• [EXERCISE DESCRIPTION]:
Start the output with the opening line of the listing below and continue, reproducing each line exactly, up to and including the line that contains "export DIE_AREA = 0 0 227 164".
- - -
<file path="config.mk">
export PLATFORM = sky130hd
export DESIGN_NAME = scoreboard
export DESIGN_NICKNAME = d
export VERILOG_FILES = /design/src/rtl/scoreboard_pkg.sv /design/src/rtl/sb_fifo.sv /design/src/rtl/scoreboard.sv
export SDC_FILE = /design/constraint.sdc
export NUM_CORES = 1
export LEC_CHECK = 0
export CAP_MARGIN = 20
export CORE_AREA = 5 5 222 159
export DETAILED_ROUTE_END_ITERATION = 7
export DIE_AREA = 0 0 227 164
export MAX_ROUTING_LAYER = met4
export PLACE_DENSITY = 0.69
export SYNTH_ARGS = -nofsm -noshare
export SYNTH_HDL_FRONTEND = slang
export SYNTH_SLANG_ARGS = --single-unit
</file>
<file path="constraint.sdc">
create_clock -name clk -period 4.93 [get_ports clk]
set_input_delay 0.986 -clock clk [delete_from_list [all_inputs] [get_ports clk]]
set_output_delay 0.986 -clock clk [all_outputs]
set_load 0.01 [all_outputs]
</file>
- - -
• [WRITTEN RESPONSE]:
<file path="config.mk">
export PLATFORM = sky130hd
export DESIGN_NAME = scoreboard
export DESIGN_NICKNAME = d
export VERILOG_FILES = /design/src/rtl/scoreboard_pkg.sv /design/src/rtl/sb_fifo.sv /design/src/rtl/scoreboard.sv
export SDC_FILE = /design/constraint.sdc
export NUM_CORES = 1
export LEC_CHECK = 0
export CAP_MARGIN = 20
export CORE_AREA = 5 5 222 159
export DETAILED_ROUTE_END_ITERATION = 7
export DIE_AREA = 0 0 227 164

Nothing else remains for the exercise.